Retype, word for word, every line of the records below starting at the one that contains "depth | value |" and ending at the one that contains "instance (µm²) |"; include both of those lines and nothing more.

[Stored data entries]
'''

`config.mk`:
```
export PLATFORM = sky130hd
export DESIGN_NAME = voted_tmr_pipe
export DESIGN_NICKNAME = d
export VERILOG_FILES = /design/src/rtl/tmr_pipe_pkg.sv /design/src/rtl/tmr_voter3.sv /design/src/rtl/tmr_ctrl.sv /design/src/rtl/tmr_datapath.sv /design/src/rtl/voted_tmr_pipe.sv
export SDC_FILE = /design/constraint.sdc
export NUM_CORES = 1
export LEC_CHECK = 0
export ABC_CLOCK_PERIOD_IN_PS = 1600
export CAP_MARGIN = 20
export CELL_PAD_IN_SITES_DETAIL_PLACEMENT = 0
export CELL_PAD_IN_SITES_GLOBAL_PLACEMENT = 1
export CORE_ASPECT_RATIO = 0.6
export CORE_MARGIN = 2
export CORE_UTILIZATION = 44
export CTS_BUF_LIST = sky130_fd_sc_hd__clkbuf_8
export DETAILED_ROUTE_END_ITERATION = 6
export GPL_TIMING_DRIVEN = 0
export PLACE_DENSITY_LB_ADDON = 0.15
export SLEW_MARGIN = 20
export SYNTH_ARGS = -nofsm -noshare
export SYNTH_HDL_FRONTEND = slang
export SYNTH_HIERARCHICAL = 1
export SYNTH_SLANG_ARGS = --single-unit
```
`constraint.sdc`:
```
create_clock -name clk -period 1.6 [get_ports clk]
set_input_delay 0.32 -clock clk [delete_from_list [all_inputs] [get_ports clk]]
set_output_delay 0.32 -clock clk [all_outputs]
set_load 0.02 [all_outputs]
```
`src/rtl/tmr_pipe_pkg.sv`:
```
package tmr_pipe_pkg;
  localparam int NPATH  = 3;
  localparam int NSTAGE = 3;
  localparam int NREG   = NPATH * NSTAGE;
  localparam int NVOTE  = NPATH * (NSTAGE - 1) + 1;

  // Strobes from control to datapath: bit stage*NPATH + path flips that register.
  typedef struct packed {
    logic [NREG-1:0] flip;
  } strobe_t;
endpackage

```
`src/rtl/tmr_voter3.sv`:
```
module tmr_voter3 #(
  parameter int W = 16
) (
  input  logic [W-1:0] a,
  input  logic [W-1:0] b,
  input  logic [W-1:0] c,
  output logic [W-1:0] y,
  output logic         split
);
  assign y     = (a & b) | (b & c) | (a & c);
  assign split = (a != b) || (b != c);
endmodule

```
`src/rtl/tmr_ctrl.sv`:
```
module tmr_ctrl
  import tmr_pipe_pkg::*;
(
  input  logic             clk,
  input  logic             rst_n,
  input  logic [NREG-1:0]  injSel,
  input  logic             errClear,
  input  logic [NVOTE-1:0] split,
  output strobe_t          strobes,
  output logic             errSticky
);
  logic anySplit;

  // Strobes are masked while reset is held.
  assign strobes.flip = rst_n ? injSel : '0;
  assign anySplit     = |split;

  always_ff @(posedge clk) begin
    if (!rst_n)        errSticky <= 1'b0;
    else if (errClear) errSticky <= 1'b0;
    else if (anySplit) errSticky <= 1'b1;
  end

  p_flag_sets_r6: assert property (@(posedge clk) disable iff (!rst_n)
    (anySplit && !errClear) |=> errSticky);

  p_flag_holds_r7: assert property (@(posedge clk) disable iff (!rst_n)
    (errSticky && !errClear) |=> errSticky);

  p_clear_wins_r8: assert property (@(posedge clk) disable iff (!rst_n)
    errClear |=> !errSticky);

  p_reset_clears_r9: assert property (@(posedge clk)
    !rst_n |=> !errSticky);
endmodule

```
`src/rtl/tmr_datapath.sv`:
```
module tmr_datapath
  import tmr_pipe_pkg::*;
#(
  parameter int           W         = 16,
  parameter logic [W-1:0] ADD_CONST = 16'h3C5A,
  parameter int           ROT_AMT   = 5,
  parameter logic [W-1:0] XOR_CONST = 16'hA5A5
) (
  input  logic             clk,
  input  logic             rst_n,
  input  logic [W-1:0]     dataIn,
  input  logic [W-1:0]     injMask,
  input  strobe_t          strobes,
  output logic [W-1:0]     dataOut,
  output logic [NVOTE-1:0] split
);
  localparam int NMID = NPATH * (NSTAGE - 1);

  logic [NREG*W-1:0] regFlat;
  logic [NMID*W-1:0] voteFlat;

  function automatic logic [W-1:0] rotl(input logic [W-1:0] x);
    return (x << ROT_AMT) | (x >> (W - ROT_AMT));
  endfunction

  for (genvar gs = 0; gs < NSTAGE; gs++) begin : g_stage
    for (genvar gp = 0; gp < NPATH; gp++) begin : g_path
      localparam int IDX = gs * NPATH + gp;
      logic [W-1:0] src, nxt, q;

      if (gs == 0) begin : g_fan
        assign src = dataIn;
      end else begin : g_voted
        assign src = voteFlat[((gs - 1) * NPATH + gp)*W +: W];
      end

      if (gs == 0) begin : g_add
        assign nxt = src + ADD_CONST;
      end else if (gs == 1) begin : g_rot
        assign nxt = rotl(src) ^ XOR_CONST;
      end else begin : g_pass
        assign nxt = src;
      end

      always_ff @(posedge clk) begin
        if (!rst_n) q <= '0;
        else        q <= nxt ^ (strobes.flip[IDX] ? injMask : '0);
      end
      assign regFlat[IDX*W +: W] = q;

      if (gs < NSTAGE - 1) begin : g_vote
        tmr_voter3 #(.W(W)) u_vote (
          .a    (regFlat[(gs*NPATH + 0)*W +: W]),
          .b    (regFlat[(gs*NPATH + 1)*W +: W]),
          .c    (regFlat[(gs*NPATH + 2)*W +: W]),
          .y    (voteFlat[IDX*W +: W]),
          .split(split[IDX])
        );
      end
    end
  end

  tmr_voter3 #(.W(W)) u_final (
    .a    (regFlat[((NSTAGE-1)*NPATH + 0)*W +: W]),
    .b    (regFlat[((NSTAGE-1)*NPATH + 1)*W +: W]),
    .c    (regFlat[((NSTAGE-1)*NPATH + 2)*W +: W]),
    .y    (dataOut),
    .split(split[NVOTE-1])
  );

  // All copies of every stage agree unless a strobe fired at the previous edge.
  logic pathsAgree;
  always_comb begin
    pathsAgree = 1'b1;
    for (int s = 0; s < NSTAGE; s++) begin
      for (int p = 1; p < NPATH; p++) begin
        if (regFlat[(s*NPATH + p)*W +: W] != regFlat[(s*NPATH)*W +: W])
          pathsAgree = 1'b0;
      end
    end
  end

  p_paths_agree_r5: assert property (@(posedge clk) disable iff (!rst_n)
    ($past(strobes.flip) == '0) |-> pathsAgree);
endmodule

```
`src/rtl/voted_tmr_pipe.sv`:
```
module voted_tmr_pipe
  import tmr_pipe_pkg::*;
#(
  parameter int           W         = 16,
  parameter logic [W-1:0] ADD_CONST = 16'h3C5A,
  parameter int           ROT_AMT   = 5,
  parameter logic [W-1:0] XOR_CONST = 16'hA5A5
) (
  input  logic            clk,
  input  logic            rst_n,
  input  logic [W-1:0]    dataIn,
  input  logic [NREG-1:0] injSel,
  input  logic [W-1:0]    injMask,
  input  logic            errClear,
  output logic [W-1:0]    dataOut,
  output logic            errSticky
);
  strobe_t          strobes;
  logic [NVOTE-1:0] split;

  tmr_ctrl u_ctrl (
    .clk      (clk),
    .rst_n    (rst_n),
    .injSel   (injSel),
    .errClear (errClear),
    .split    (split),
    .strobes  (strobes),
    .errSticky(errSticky)
  );

  tmr_datapath #(
    .W(W), .ADD_CONST(ADD_CONST), .ROT_AMT(ROT_AMT), .XOR_CONST(XOR_CONST)
  ) u_dp (
    .clk    (clk),
    .rst_n  (rst_n),
    .dataIn (dataIn),
    .injMask(injMask),
    .strobes(strobes),
    .dataOut(dataOut),
    .split  (split)
  );
endmodule

```
### Word-level counts from Yosys, hierarchy flattened

Index checks and enable logic that the tools add are counted.

| cells by class | value |
|---|---|
| add/subtract/negate cells | 1 |
| eq/ne operators | 6 |
| muxes and demuxes | 10 |
| bitwise operators | 27 |
| reduce and logical (&&, ||, !) cells | 5 |

Operators by type and width:

| operator | count |
|---|---|
| AND 16 bit | 9 |
| two-way mux 16 bit | 9 |
| bitwise XOR 16 bit | 9 |
| inequality test 16 bit | 6 |
| OR 16 bit | 6 |
| adder 16 x 14 -> 16 bit (second input constant) | 1 |
| OR 16 x 5 -> 16 bit | 1 |
| two-way mux 9 bit | 1 |
| NOT 8 bit | 1 |
| logical OR 1 bit | 3 |
| OR reduction 3 bit | 1 |
| OR reduction 2 bit | 1 |
| NOT 1 bit | 1 |

| word-level totals | value |
|---|---|
| bits in registers | 145 |
| input bits | 44 |

### Longest topological paths before layout

Gate-level depths: netlist (run 1).

| logic depth | value |
|---|---|
| word-level depth | 6 |
| mapped depth | 6 |
| gate-level depth less buffers | 6 |

### Modules after synthesis

The synthesis (run 1) kept the hierarchy.

Modules (own cells, without submodules):

| module | instances | cells an instance | area an instance (µm²) |
|---|---|---|---|
| tmr_datapath | 1 | 678 | 6,241.0 |
| tmr_voter3 | 7 | 59 | 615.6 |
| tmr_ctrl | 1 | 14 | 112.6 |

### Least setup slack after synthesis (run 1)

Ideal clock, no wire load.

| timing | value |
|---|---|
| path type | register to register |
| start | register u_dp.g_stage[0].g_path[1].q[8] |
| end | register u_ctrl.errSticky |
| library setup time | 0.125 ns |
| arrival time | 1.555 ns |
| data required time | 1.475 ns |
| setup slack | -0.080 ns |
| cell stages (with the launch flop) | 7 |
| buffers on the path | 0 |
| clock period less this slack | 1.680 ns |
| path through | dfxtp_1 > ha_1 > nor4_1 > nand4_1 > or2_1 > nor4_2 > a21oi_1 |

| on the way | value |
|---|---|
| longest elaborated chain between the ends | 3 |

Ends and longest elaborated chain:

| item | RTL line | source |
|---|---|---|
| start, declared | tmr_datapath.sv:29 | `logic [W-1:0] src, nxt, q;` |
| start signal, assigned | tmr_datapath.sv:47 | `else q <= nxt ^ (strobes.flip[IDX] ? injMask : '0);` |
| inequality test 16 bit | tmr_voter3.sv:11 | `assign split = (a != b) \|\| (b != c);` |
| logical OR 1 bit * | tmr_voter3.sv:11 |  |
| named net split[2] | voted_tmr_pipe.sv:19 | `logic [NVOTE-1:0] split;` |
| OR reduction 3 bit * | tmr_ctrl.sv:16 | `assign anySplit = \|split;` |
| end signal, assigned | tmr_ctrl.sv:19 | `if (!rst_n) errSticky <= 1'b0;` |
| end signal, assigned | tmr_ctrl.sv:20 | `else if (errClear) errSticky <= 1'b0;` |
| end signal, assigned | tmr_ctrl.sv:21 | `else if (anySplit) errSticky <= 1'b1;` |
| end, declared | tmr_ctrl.sv:10 | `output logic errSticky` |

Mark *: on every way through the listed nets, which the timed path passes. The rest lies on a longest branch.
A chain may end at the register's enable or synchronous reset.

### Worst setup path after layout (run 1)

| timing | value |
|---|---|
| start | register u_dp.g_stage[0].g_path[0].q[0] |
| end | register u_ctrl.errSticky |

| on the way | value |
|---|---|
| longest elaborated chain between the ends | 3 |

Ends and longest elaborated chain:

| item | RTL line |
|---|---|
| start, declared | tmr_datapath.sv:29 |
| start signal, assigned | tmr_datapath.sv:47 |
| inequality test 16 bit | tmr_voter3.sv:11 |
| logical OR 1 bit | tmr_voter3.sv:11 |
| named net split[1] | voted_tmr_pipe.sv:19 |
| OR reduction 3 bit | tmr_ctrl.sv:16 |

The timed path passes the listed nets, and every way through them passes these cells.

==> results of run 1 <==
## metrics by stage
stage          total power, mW  instance area (µm²)  setup TNS (ns)  cells
2_1_floorplan             6.52                10700         -0.0307   1105
3_3_place_gp              7.80                11700         -162.27   1481
3_5_place_dp              7.81                11700         -168.57   1481
4_1_cts                   12.2                13300           -2.33   1512
5_1_grt                   13.2                13800           -2.85   1516
6_report                  12.6                13800           -1.92   1516
## how the worst max path moves through the flow
stage / start / to / slack (ns) / cells after the start
final: u_dp/g_stage[0].g_path[0].q[0] / u_ctrl/errSticky / -0.34 / 6
after floorplan: u_dp/g_stage[1].g_path[0].q[9] / u_ctrl/errSticky / -0.03 / 6
after CTS: u_dp/g_stage[1].g_path[1].q[11] / u_ctrl/errSticky / -0.26 / 6
after detailed placement: rst_n / u_dp/g_stage[2].g_path[1].q[13] / -1.57 / 7
after global placement: rst_n / u_dp/g_stage[2].g_path[1].q[5] / -1.51 / 7
after global routing: u_dp/g_stage[0].g_path[1].q[2] / u_ctrl/errSticky / -0.41 / 6
## routing by layer
layer | up-vias | wire (µm) | global-route usage [%]
li1 | 4202 | - | -
met1 | 4274 | 18500 | 45.4
met2 | 261 | 13800 | 38.8
met3 | 26 | 2770 | 5.52
met4 | 0 | 310 | 5.25
met5 | - | 0 | 0
## synthesized netlist by cell type (all sizes together)
master / instances
o31ai: 2
mux2i: 3
nand3: 19
ha: 225
nand2: 112
nor4: 61
xor2: 9
xnor2: 104
nand3b: 1
nor3: 2
o21a: 27
o31a: 1
o211ai: 1
and3: 27
clkbuf: 47
and2: 111
o221ai: 1
dfxtp: 145
nand2b: 2
and4: 1
o21ai: 6
xnor3: 3
inv: 2
and3b: 9
a211o: 113
a21oi: 39
or2: 7
nand4: 14
buf: 5
nor2: 6
## flip-flops by register name (all words and copies together) (netlist names)
| name | cells |
|---|---|
| u_dp/g_stage.g_path.q | 144 |
| u_ctrl/errSticky | 1 |
## report_power, final
group	internal [mW]	leakage (nW)	switching, mW
Clock	1.89	0.223	1.56
Combinational	2.24	4.90	2.24
Sequential	4.04	1.25	0.652
## critical path, stage by stage (launching register included)
cell and delay, ns:
dfxtp_4 0.38, ha_1 0.33, nor4_4 0.34, nand4_1 0.13
or2_4 0.28, nor4_4 0.26, a21oi_1 0.09
## cells by family after synthesis
logic type | share of synthesized area, %
mux | 0.282
fa+ha+maj | 26.4
flops | 27.2
compound gates | 14.0
xor+xnor | 10.2
simple gates | 20.0
buf+inv | 1.94
## cell type report
| cell class | count | area share, % |
|---|---|---|
| Buffer | 48 | 1.62 |
| Clock buffer | 18 | 1.80 |
| Clock inverter | 13 | 1.53 |
| Inverter | 2 | 0.0545 |
| Multi-Input combinational cell | 906 | 65.0 |
| Sequential cell | 145 | 22.6 |
| Tap cell | 322 | 2.92 |
| Timing Repair Buffer | 62 | 4.40 |
## what timing repair did
action / CTS / global route
endpoints found under the hold margin: 0 / 0
hold buffers: 0 / 0
setup buffers: 2 / 6
pin swaps: 50 / 46
setup endpoints to repair: 162 / 78
resized for setup: 328 / 98
==> impl_results.md, run 1 <==
* Min Tclk post-route at 1.94 ns
* DR pass1 iterations at 5
* Commonest non-fill, non-tap cell in the layout: ha_1
* # fillers at 2133
* DRC Markers at 0
* Clock Sinks at 145
* Synthesized Nets at 1374
* Yosys warns at 6
* Final ANT Viol Nets at 0
* Reg-to-Reg End: u_ctrl/errSticky
* Clk slew on worst S/H paths at 0.10 ns
* Initial drt markers at 791
* Sequential area share after synthesis at 27.2%
* Cts bufs inserted at 17
* CP max FO at 6
* Final hold violation count at 0
* R2R Setup Slk at -0.34 ns
* Status: complete, but fails checks
* Failing checks: negative setup slack
* RSZ-0062 raised after global routing: yes
* Cell Area, Synth at 10700 µm²
* Setup slack after layout at -0.340 ns
* Post-synth top area cell: dfxtp_1
* Gr ovfl total at 0
* Fmax at 515 MHz
* Layout overhead on the synthesized area at 29.3%
* Initial antenna violation count at 0
* Hold-critical path depth at 3
* Synth cell types at 41
* Area of the multi-input gates at 8960 µm²
* Largest net degree at the start of global routing at 20
* Share of Yosys cell area claimed by the top area cell type at 27.2%
* Clock Skew at 0.0150 ns
* Max transition margin at 44.4%
* Final net count at 1451
* Worst-skew pair later-pin latency at 0.48 ns
* Pwr Density at 915 nW/µm²
* Final core occ at 57.4%
* Pre-CTS setup slack at -1.57 ns
* Die Y at 125 µm
* Hold Path End: u_dp/g_stage[0].g_path[1].q[1]
* Least-Margin Pin Slew at 0.835 ns
* Worst setup SP type: flip-flop
* LEAKAGE at 6.37 nW
* Register area at 3120 µm²
* Total GRT Usage at 28.4%
* Number of top-level pins at 61
* Mapped Cells at 1105
* # diodes at 0
* WL/cell at 23.3 µm
* Starting density of the core at 44.4%
* Final Cycle Share at 121%
* H-tree levels at 4
* Crit Path Class: reg2reg
* Final setup violation count at 17
* Max IR drop VDD at 0.609 mV
* Max-slew violation count at 0
* Seq cells post-synth at 145
* Crit path required time at 1.97 ns
* Worst r2r src: u_dp/g_stage[0].g_path[0].q[0]
* Hold WC Path Type: in2reg
* Gpl congestion at 0.924
* Via-to-Cell Ratio at 5.78
* Die X at 205 µm
* Crit path DAT at 2.31 ns
* Vias in the first global route at 8617
* Core Area at 24000 µm²
* CP Capture Type: flip-flop
* Worst hold path startpoint: dataIn[1]
* Hold_ws at 0.287 ns
* DRT Wirelength at 35400 µm
* Detailed Place HPWL at 27300 µm
* Most frequent cells in the layout: ha_1, a211o_1, nand2_1
* Avg Cell Area, Syn at 9.65 µm²
* Die ar. at 25500 µm²
* Area contributors post-synth: dfxtp_1, ha_1, a211o_1
* Max clock buf depth at 2
* Share of cells above drive strength 1 at 30.1%
* Register-to-Register Path Depth at 6
* Num rows at 44
* CTS tree: yes
* Max Cap Violations at 0
* DR vias at 8763
* IO Port Bufs at 54
* Global-route wire length before repair at 53100 µm
* Root Driver: clkbuf_8
Note: power is estimated with default switching activity, not from simulation.
==> run 2, diff against run 1 <==
CORE_ASPECT_RATIO = 0.8   (was 0.6)
MAX_ROUTING_LAYER = met4   (was unset)
==> run 2 against run 1 <==
Compared with the run above: the run still ends with negative setup slack left; sequential power barely moved; fmax rose by 2.2%; clock power fell by 10%; critical path type unchanged.
==> impl_results.md, run 2 (same netlist as run 1, synthesis figures left out) <==
* Status: complete, but fails checks (unchanged)
* Failing checks: negative setup slack (unchanged)
* Min Tclk post-route at 1.90 ns (was 1.94 ns)
* Max IR drop VDD at 0.543 mV (was 0.609 mV)
* Grt met3 use at 6.04% (was 5.52%)
* Clock Skew at 0.0120 ns (was 0.0150 ns)
* Share of cells above drive strength 1 at 28.4% (was 30.1%)
* Via-to-Cell Ratio at 5.75 (was 5.78)
* Core Area at 23600 µm² (was 24000 µm²)
* Clk slew on worst S/H paths at 0.09 ns (was 0.10 ns)
* Die X at 178 µm (was 205 µm)
* Root Driver: clkbuf_8 (unchanged)
* # diodes at 0 (unchanged)
* Final ANT Viol Nets at 0 (unchanged)
* Hold_ws at 0.262 ns (was 0.287 ns)
* Starting density of the core at 45.2% (was 44.4%)
* Total GRT Usage at 28.4% (about the same)
* Clock Sinks at 145 (unchanged)
* DRT Wirelength at 34400 µm (was 35400 µm)
* Detailed Place HPWL at 26500 µm (was 27300 µm)
* Max FFs per register at 144 (unchanged)
* Vias in the first global route at 8449 (was 8617)
* CTS tree: yes (unchanged)
* IO Port Bufs at 54 (unchanged)
* H-tree levels at 4 (unchanged)
* Max-slew violation count at 0 (unchanged)
* Crit Path Class: reg2reg (unchanged)
* Initial drt markers at 682 (was 791)
* Most frequent cells in the layout: ha_1, a211o_1, nand2_1 (unchanged)
* Max clock buf depth at 2 (unchanged)
* Grt met2 use at 41.6% (was 38.8%)
* RSZ-0062 raised after global routing: yes (unchanged)
* Max transition margin at 37.5% (was 44.4%)
* Final Cycle Share at 119% (was 121%)
* Pwr Density at 888 nW/µm² (was 915 nW/µm²)
* Largest net degree at the start of global routing at 17 (was 20)
* Global Route met1 Usage at 39.8% (was 45.4%)
* Final setup violation count at 17 (unchanged)
* Setup slack after layout at -0.298 ns (was -0.340 ns)
* DRC Markers at 0 (unchanged)
* Hold WC Path Type: in2reg (unchanged)
* Num rows at 50 (was 44)
* Crit path required time at 1.97 ns (about the same)
* CP Capture Type: flip-flop (unchanged)
* Gr ovfl total at 0 (unchanged)
* Global-route wire length before repair at 50900 µm (was 53100 µm)
* Die ar. at 25500 µm² (about the same)
* Cts bufs inserted at 17 (unchanged)
* Largest registers: u_dp/g_stage.g_path.q: 144 flops, u_ctrl/errSticky: 1 flops (unchanged)
* Initial antenna violation count at 0 (unchanged)
* WL/cell at 22.7 µm (was 23.3 µm)
* GR peak layer: met2 (was met1)
* Final hold violation count at 0 (unchanged)
* CP max FO at 6 (unchanged)
* Max Cap Violations at 0 (unchanged)
* Worst setup SP type: flip-flop (unchanged)
* LEAKAGE at 6.36 nW (was 6.37 nW)
* Least-Margin Pin Slew at 0.938 ns (was 0.835 ns)
* Layout overhead on the synthesized area at 27.2% (was 29.3%)
* Fmax at 527 MHz (was 515 MHz)
* Worst-skew pair later-pin latency at 0.47 ns (was 0.48 ns)
* Final net count at 1455 (was 1451)
* Number of top-level pins at 61 (unchanged)
* Top reg by flops: u_dp/g_stage.g_path.q (unchanged)
* Commonest non-fill, non-tap cell in the layout: ha_1 (unchanged)
* Crit path DAT at 2.27 ns (was 2.31 ns)
* Die Y at 143 µm (was 125 µm)
* Setup_tns at -1.79 ns (was -1.92 ns)
* Gpl congestion at 0.991 (was 0.924)
* DR vias at 8691 (was 8763)
* DR pass1 iterations at 5 (unchanged)
* CTS Hold Bufs at 0 (unchanged)
run 2: cell types whose count changed in the layout (fill, tap and decap cells not counted), sizes merged:
cell	change
buf	+1
bufinv	-3
clkbuf	+1
clkdlybuf4s50	+3
clkinv	+3
dlygate4sd2	+1
dlymetal6s2s	-2
inv	+1
run 2: per-layer routing:
metal | up-vias | wire (µm)
li1 | 4206 | -
met1 | 4221 | 17100
met3 | 25 | 2290
met5 | - | 0
met2 | 239 | 14600
met4 | 0 | 399
run 2: what timing repair did:
action | in CTS | in global routing
pin swaps | 44 | 39
hold endpoints to repair | 0 | 0
buffers inserted | 7 | 4
resized for setup | 313 | 89
setup endpoints to repair | 162 | 74
run 2: final cells by class:
| type | count | area (µm²) |
|---|---|---|
| fillers | 2008 | 10000 |
| multi-input cells | 906 | 8760 |
| flip-flops and latches | 145 | 3130 |
| repair buffers | 65 | 639 |
| well taps | 312 | 390 |
| clock buffers | 18 | 248 |
| plain buffers | 49 | 226 |
| clock inverters | 14 | 156 |
| inverters | 2 | 7.51 |
run 2: critical path, cell delays in order (launching register included):
cell     delay, ns
dfxtp_2       0.42
ha_4          0.23
nor4_4        0.35
nand4_1       0.13
or2_1         0.28
nor4_4        0.28
a21oi_1       0.10
run 2: path summary, 6_finish.rpt:
path | from | cells past startpoint | slack (ns) | endpoint
setup / recovery | u_dp/g_stage[1].g_path[1].q[8] | 6 | -0.30 | u_ctrl/errSticky
hold / removal | rst_n | 3 | 0.26 | u_ctrl/errSticky
setup reg to reg | u_dp/g_stage[1].g_path[1].q[8] | 6 | -0.30 | u_ctrl/errSticky
hold reg to reg | u_ctrl/errSticky | 2 | 0.57 | u_ctrl/errSticky
run 2: report_power, final:
part / switching [mW] / internal, mW / total, mW
Sequential: 0.626 / 4.03 / 4.66
Combinational: 2.16 / 2.14 / 4.29
Clock: 1.64 / 1.45 / 3.09
run 2: stage by stage:
step,setup WS [ns],total power [mW],area [µm²],util (%),instances
6_report,-0.298,12.0,13600,57.5,1511
5_1_grt,-0.344,12.6,13600,57.5,1511
4_1_cts,-0.320,11.6,13100,55.4,1509
3_5_place_dp,-1.70,7.79,11700,49.4,1471
3_3_place_gp,-1.71,7.78,11700,49.4,1471
2_1_floorplan,-0.0307,6.52,10700,-,1105
==> run 3, diff against run 2 <==
CORE_UTILIZATION = 43   (was 44)
CTS_BUF_LIST = sky130_fd_sc_hd__clkbuf_4 sky130_fd_sc_hd__clkbuf_8 sky130_fd_sc_hd__clkbuf_16   (was sky130_fd_sc_hd__clkbuf_8)
==> run 3 against run 2 <==
Compared with the run above: the flow still finishes with violations (negative setup slack); non-clock buffer count down 4; global-route usage down 0.89 points; via count down 1.2%; clock power up 32%; die area rose by 2.3%; clock-buffer cell count up 3; final area decreased by 1.6%; sequential share of layout area increased by 0.14 points; wire length is 1.8% lower; utilization shrank 2.8 points.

'''

● **ANSWER SPACE**
| logic depth | value |
|---|---|
| word-level depth | 6 |
| mapped depth | 6 |
| gate-level depth less buffers | 6 |

### Modules after synthesis

The synthesis (run 1) kept the hierarchy.

Modules (own cells, without submodules):

| module | instances | cells an instance | area an instance (µm²) |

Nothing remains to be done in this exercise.